A confirmed OpenClaw 2026.7.1 regression could turn a retryable session-lifecycle race into a permanent one-shot cron failure. The sharp symptom is a run error such as `Session changed while starting work. Retry.` followed by the one-shot job becoming disabled. Retained `.migrated` session archives could also create false disk pressure. Both fixes were merged to OpenClaw `main` on July 14, but they were not part of the 2026.7.1 release. Do not blindly re-enable every job or delete migration archives. Inventory affected jobs, preserve evidence, move to a release that explicitly contains both fixes, then prove one low-risk one-shot and one recurring job before unattended work resumes.

In simple words: Make a safe copy if the step could change your setup, try the smallest check, then confirm OpenClaw is back to normal before doing more. The source link and commands stay below for people who want the technical detail.

Checklist
Record `openclaw --version`, then run `openclaw cron list --json`; look for disabled/error one-shots and recurring jobs whose last failure began after the 2026.7.1 update.
For each suspect job, inspect `openclaw cron show <job-id> --json` and `openclaw cron runs --id <job-id> --limit 20`; preserve the exact lifecycle error, timestamp, enabled state, and last known successful run.
Cron regression audit, read-only until the canary
openclaw --version
openclaw cron status
openclaw cron list --json
openclaw cron show <job-id> --json
openclaw cron runs --id <job-id> --limit 20
If logs say `Session changed while starting work. Retry.` or `Session deleted while starting work. Retry.`, keep important one-shots paused until your installed release includes OpenClaw PR #107236.
If session maintenance reports the disk budget above its high-water target while removing nothing, note any retained `.migrated` archives, but do not delete or move them casually; OpenClaw PR #107238 keeps those rollback archives outside the live-session budget.
Upgrade only to a release whose notes or commit history explicitly include both fixes, or use your documented rollback path. A fix merged to `main` is not proof that your stable package contains it.

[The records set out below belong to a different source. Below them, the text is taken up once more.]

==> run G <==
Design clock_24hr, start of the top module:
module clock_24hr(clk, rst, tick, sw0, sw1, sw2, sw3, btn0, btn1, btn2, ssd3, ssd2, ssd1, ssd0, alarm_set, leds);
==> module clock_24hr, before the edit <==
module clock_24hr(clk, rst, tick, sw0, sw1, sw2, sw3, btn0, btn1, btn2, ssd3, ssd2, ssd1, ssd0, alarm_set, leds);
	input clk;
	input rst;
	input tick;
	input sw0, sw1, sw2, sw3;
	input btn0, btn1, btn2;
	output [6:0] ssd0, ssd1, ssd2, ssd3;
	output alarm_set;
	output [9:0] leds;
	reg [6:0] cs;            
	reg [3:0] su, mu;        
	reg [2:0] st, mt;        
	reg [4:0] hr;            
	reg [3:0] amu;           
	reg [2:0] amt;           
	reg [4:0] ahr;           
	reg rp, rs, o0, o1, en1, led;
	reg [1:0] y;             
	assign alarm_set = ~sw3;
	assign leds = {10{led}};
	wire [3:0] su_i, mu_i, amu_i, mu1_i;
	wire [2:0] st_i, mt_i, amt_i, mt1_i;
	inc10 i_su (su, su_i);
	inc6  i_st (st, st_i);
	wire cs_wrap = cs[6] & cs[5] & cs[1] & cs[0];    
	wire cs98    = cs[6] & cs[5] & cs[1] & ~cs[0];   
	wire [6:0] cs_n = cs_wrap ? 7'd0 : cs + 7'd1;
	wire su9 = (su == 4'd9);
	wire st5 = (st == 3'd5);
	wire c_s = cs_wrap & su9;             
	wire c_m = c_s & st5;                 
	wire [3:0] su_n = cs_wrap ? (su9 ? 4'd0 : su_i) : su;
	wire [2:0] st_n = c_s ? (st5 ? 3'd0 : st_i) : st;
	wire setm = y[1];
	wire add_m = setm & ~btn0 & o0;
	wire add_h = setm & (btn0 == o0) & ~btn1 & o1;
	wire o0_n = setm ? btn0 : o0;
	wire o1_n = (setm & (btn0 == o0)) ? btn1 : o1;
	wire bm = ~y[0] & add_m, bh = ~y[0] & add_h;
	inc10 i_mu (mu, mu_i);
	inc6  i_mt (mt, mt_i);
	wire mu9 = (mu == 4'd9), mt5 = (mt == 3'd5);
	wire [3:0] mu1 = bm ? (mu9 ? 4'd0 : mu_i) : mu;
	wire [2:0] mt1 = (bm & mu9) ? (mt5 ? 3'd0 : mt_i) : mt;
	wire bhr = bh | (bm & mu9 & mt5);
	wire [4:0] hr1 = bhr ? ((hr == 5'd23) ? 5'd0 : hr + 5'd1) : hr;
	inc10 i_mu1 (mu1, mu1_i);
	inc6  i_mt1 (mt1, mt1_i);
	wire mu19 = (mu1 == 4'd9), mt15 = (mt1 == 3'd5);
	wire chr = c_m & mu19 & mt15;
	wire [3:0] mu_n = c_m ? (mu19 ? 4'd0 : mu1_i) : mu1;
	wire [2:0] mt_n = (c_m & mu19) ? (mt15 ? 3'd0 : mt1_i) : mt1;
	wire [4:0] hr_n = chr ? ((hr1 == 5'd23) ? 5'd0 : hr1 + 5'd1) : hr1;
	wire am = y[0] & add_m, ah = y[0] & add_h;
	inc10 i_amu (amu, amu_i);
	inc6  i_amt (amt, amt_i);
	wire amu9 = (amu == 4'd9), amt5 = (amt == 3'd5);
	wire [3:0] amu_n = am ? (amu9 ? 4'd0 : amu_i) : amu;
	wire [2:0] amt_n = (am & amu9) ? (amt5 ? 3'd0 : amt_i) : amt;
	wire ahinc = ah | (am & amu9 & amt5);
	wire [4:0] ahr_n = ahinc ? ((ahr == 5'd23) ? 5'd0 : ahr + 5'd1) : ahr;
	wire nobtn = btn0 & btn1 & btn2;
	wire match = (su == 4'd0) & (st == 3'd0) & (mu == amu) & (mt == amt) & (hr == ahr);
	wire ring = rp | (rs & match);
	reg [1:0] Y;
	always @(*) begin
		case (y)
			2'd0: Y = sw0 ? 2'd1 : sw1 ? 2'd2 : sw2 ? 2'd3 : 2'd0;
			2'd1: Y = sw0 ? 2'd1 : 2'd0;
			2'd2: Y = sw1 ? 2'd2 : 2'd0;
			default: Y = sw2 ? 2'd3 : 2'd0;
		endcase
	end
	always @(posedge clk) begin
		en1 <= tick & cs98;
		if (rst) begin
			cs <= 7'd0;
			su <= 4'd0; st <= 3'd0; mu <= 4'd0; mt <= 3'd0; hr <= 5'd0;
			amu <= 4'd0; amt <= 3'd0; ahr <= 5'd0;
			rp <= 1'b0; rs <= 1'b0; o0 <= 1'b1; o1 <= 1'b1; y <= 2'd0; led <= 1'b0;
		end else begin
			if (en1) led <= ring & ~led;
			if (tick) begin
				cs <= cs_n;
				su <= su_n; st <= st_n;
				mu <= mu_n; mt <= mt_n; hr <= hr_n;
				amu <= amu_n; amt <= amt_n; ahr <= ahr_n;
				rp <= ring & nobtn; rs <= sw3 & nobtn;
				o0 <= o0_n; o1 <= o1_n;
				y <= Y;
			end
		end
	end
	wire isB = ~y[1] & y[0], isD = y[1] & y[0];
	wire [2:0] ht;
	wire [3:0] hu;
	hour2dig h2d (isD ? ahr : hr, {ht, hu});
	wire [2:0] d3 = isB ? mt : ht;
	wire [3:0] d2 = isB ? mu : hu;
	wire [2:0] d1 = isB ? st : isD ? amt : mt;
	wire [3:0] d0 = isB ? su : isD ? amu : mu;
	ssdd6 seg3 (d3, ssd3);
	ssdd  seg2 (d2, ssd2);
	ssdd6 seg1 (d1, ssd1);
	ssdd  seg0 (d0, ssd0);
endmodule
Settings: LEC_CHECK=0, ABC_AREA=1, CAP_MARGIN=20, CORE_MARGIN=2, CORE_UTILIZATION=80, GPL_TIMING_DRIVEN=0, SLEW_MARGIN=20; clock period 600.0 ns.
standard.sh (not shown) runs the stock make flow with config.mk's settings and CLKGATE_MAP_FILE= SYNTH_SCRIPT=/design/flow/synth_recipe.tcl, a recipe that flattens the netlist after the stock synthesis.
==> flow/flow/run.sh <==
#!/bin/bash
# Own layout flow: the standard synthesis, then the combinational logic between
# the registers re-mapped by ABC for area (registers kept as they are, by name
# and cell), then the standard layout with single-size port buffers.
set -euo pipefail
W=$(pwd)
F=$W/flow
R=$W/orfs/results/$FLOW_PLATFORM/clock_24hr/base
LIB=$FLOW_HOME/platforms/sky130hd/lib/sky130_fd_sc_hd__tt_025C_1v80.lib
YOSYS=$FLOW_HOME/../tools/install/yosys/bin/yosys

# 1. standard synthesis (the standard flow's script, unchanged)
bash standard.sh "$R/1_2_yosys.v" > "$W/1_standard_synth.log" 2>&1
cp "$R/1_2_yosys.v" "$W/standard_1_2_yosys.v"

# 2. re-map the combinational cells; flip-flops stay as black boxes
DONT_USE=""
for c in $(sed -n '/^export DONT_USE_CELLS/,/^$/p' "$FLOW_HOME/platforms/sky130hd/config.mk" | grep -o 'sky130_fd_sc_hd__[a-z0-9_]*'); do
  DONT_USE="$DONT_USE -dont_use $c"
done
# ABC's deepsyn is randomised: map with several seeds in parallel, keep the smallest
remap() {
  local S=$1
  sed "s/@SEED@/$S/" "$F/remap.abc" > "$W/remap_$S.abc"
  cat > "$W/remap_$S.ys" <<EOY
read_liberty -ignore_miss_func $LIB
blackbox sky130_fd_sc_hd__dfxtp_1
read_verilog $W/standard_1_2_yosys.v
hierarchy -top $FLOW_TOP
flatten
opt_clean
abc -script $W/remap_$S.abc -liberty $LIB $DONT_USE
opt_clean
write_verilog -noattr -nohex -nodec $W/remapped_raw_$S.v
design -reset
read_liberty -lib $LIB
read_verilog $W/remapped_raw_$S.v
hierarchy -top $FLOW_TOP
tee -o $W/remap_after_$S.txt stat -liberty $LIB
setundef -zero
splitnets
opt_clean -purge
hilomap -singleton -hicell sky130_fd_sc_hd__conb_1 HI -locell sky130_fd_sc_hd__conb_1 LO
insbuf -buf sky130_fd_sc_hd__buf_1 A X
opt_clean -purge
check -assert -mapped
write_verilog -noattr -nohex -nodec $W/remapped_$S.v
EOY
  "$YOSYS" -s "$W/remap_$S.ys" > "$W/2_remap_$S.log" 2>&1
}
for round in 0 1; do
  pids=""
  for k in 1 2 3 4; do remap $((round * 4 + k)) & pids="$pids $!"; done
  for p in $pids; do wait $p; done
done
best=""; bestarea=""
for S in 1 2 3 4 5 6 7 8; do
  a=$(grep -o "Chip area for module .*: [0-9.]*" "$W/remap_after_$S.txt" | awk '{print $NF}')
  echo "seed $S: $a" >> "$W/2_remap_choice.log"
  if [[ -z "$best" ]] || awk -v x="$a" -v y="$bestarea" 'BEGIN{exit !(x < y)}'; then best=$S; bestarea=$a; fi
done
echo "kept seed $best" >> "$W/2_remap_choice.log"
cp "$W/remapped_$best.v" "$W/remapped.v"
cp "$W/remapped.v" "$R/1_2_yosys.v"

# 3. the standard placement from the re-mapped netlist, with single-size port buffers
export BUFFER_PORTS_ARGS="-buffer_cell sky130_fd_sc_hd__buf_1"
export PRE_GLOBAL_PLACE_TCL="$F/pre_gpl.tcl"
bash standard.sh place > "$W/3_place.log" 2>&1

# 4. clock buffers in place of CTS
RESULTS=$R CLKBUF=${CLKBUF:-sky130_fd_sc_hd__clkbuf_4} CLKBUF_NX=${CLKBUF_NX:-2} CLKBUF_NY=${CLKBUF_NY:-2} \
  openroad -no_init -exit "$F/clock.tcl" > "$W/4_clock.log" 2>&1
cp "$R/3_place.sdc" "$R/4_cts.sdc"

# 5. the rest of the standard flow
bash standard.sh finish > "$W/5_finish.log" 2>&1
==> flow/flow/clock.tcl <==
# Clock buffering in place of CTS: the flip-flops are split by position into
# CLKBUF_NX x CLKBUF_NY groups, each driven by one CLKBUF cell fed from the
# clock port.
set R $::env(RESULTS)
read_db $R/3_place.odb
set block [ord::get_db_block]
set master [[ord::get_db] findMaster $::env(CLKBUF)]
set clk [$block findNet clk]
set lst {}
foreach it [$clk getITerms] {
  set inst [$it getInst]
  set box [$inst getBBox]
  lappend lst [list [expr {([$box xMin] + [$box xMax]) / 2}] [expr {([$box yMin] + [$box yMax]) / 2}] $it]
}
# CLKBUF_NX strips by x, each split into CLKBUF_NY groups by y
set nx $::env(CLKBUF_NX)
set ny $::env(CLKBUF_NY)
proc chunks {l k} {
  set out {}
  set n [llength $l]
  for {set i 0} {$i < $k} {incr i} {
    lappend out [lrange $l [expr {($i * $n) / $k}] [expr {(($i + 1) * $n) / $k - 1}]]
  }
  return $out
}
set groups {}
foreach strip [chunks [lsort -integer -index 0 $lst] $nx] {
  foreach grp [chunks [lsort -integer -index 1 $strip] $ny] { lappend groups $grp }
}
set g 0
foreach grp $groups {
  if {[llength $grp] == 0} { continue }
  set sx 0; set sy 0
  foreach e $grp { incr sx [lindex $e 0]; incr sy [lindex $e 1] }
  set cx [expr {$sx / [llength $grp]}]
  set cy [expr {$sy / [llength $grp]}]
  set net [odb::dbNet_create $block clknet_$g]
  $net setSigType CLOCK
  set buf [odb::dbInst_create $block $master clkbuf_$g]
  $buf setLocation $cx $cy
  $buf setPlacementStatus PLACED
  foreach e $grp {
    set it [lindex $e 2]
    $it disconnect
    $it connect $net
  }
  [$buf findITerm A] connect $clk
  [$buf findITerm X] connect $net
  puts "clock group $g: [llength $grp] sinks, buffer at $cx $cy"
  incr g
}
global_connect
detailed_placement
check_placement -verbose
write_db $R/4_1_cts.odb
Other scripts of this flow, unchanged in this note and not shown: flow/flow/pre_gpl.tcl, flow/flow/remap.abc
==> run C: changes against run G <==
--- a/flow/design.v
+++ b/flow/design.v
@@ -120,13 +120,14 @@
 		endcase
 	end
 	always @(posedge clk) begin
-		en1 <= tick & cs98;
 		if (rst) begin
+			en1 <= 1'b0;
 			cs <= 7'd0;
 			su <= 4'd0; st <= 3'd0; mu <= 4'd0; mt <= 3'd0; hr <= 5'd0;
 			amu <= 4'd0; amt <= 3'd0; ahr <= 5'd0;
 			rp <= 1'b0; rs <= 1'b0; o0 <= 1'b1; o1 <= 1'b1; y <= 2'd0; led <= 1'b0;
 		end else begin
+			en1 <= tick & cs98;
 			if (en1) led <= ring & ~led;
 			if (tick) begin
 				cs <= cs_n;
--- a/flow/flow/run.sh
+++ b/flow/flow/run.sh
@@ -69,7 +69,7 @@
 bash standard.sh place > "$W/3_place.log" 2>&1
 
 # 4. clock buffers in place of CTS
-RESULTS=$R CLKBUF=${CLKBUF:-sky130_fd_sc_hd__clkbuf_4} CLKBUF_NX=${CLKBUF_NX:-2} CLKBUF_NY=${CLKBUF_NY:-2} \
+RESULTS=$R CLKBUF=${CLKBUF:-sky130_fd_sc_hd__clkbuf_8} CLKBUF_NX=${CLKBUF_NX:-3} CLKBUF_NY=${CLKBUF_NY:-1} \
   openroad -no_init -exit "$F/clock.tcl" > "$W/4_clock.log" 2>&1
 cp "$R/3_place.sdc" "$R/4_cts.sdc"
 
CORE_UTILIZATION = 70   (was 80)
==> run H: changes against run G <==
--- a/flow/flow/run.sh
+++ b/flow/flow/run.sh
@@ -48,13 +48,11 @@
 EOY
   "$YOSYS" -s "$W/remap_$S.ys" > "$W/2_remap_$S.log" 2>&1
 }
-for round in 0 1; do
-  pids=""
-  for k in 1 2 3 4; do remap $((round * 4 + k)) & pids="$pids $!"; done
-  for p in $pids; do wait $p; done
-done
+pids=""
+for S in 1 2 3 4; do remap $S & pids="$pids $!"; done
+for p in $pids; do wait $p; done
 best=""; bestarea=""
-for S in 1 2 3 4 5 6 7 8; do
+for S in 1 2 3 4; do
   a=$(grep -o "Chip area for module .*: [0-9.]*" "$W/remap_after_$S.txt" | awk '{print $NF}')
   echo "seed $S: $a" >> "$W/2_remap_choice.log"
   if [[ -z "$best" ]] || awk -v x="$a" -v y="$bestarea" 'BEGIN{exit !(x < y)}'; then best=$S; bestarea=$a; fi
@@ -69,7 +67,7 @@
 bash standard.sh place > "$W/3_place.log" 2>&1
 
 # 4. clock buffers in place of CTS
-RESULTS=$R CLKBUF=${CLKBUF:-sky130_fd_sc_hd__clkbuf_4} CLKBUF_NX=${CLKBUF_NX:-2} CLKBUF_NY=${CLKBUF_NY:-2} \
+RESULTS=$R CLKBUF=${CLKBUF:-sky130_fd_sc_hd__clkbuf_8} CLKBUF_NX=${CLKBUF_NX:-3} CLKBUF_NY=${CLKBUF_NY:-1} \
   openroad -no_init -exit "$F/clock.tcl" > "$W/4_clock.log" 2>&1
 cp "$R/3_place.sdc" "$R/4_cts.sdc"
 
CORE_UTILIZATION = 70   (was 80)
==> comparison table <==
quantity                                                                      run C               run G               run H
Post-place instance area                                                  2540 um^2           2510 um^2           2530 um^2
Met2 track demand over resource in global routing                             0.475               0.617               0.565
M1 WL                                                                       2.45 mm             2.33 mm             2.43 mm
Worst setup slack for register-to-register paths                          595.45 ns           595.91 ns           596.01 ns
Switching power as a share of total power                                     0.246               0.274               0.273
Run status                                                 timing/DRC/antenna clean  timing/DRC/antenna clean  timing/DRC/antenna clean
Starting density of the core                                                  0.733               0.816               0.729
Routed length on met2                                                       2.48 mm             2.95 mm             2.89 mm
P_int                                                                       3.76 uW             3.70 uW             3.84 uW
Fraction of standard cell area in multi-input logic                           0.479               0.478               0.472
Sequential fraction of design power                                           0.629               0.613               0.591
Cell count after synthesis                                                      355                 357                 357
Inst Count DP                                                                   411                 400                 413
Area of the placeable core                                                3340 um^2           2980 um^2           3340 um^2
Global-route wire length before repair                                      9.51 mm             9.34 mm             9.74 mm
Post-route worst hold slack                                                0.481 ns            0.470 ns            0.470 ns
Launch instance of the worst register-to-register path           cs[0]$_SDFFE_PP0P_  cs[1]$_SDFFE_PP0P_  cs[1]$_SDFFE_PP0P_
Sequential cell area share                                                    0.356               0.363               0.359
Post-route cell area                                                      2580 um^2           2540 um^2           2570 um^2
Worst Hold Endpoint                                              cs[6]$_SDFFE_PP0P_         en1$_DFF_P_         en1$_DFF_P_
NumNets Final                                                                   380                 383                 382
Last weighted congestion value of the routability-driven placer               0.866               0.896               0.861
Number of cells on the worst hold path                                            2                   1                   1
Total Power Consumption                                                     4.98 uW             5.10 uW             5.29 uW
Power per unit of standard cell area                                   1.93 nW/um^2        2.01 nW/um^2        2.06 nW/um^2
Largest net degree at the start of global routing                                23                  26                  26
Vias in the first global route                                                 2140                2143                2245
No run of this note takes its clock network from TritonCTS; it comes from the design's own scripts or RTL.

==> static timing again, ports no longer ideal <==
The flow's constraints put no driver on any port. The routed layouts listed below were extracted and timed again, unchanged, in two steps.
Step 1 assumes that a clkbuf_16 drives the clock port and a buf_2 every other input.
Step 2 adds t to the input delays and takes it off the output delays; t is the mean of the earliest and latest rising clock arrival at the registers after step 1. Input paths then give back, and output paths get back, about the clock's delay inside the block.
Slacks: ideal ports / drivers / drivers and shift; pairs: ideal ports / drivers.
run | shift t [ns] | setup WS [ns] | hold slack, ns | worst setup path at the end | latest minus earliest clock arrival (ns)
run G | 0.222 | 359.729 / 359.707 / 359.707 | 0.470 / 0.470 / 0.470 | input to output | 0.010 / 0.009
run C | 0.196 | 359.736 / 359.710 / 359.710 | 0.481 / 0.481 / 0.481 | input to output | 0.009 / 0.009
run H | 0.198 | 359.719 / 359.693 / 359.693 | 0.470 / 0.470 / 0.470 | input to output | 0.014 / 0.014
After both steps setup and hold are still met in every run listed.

After the version change, run one low-risk one-shot with `openclaw cron run <job-id> --wait --wait-timeout 10m`, inspect its exact run record, then observe one normal recurring run before restoring the rest of the schedule.
Post-fix canary receipt
- Version that failed:
- Affected job id/type (one-shot or recurring):
- Exact lifecycle/disk-budget error:
- Was the one-shot disabled?
- Last known successful run:
- Backup or rollback label:
- Version containing PR #107236 and #107238:
- Low-risk one-shot canary result/run id:
- Normal recurring run result:
- Resume decision: GREEN / YELLOW / RED
Success looks like
Every one-shot disabled around the 2026.7.1 update has a written cause and recovery decision instead of being silently recreated or mass-enabled.
The installed package is proven to contain the lifecycle-retry and migration-archive disk-budget fixes, not merely described as `latest` or newer than the broken install.
One low-risk one-shot and one normal recurring run finish cleanly before important unattended schedules resume.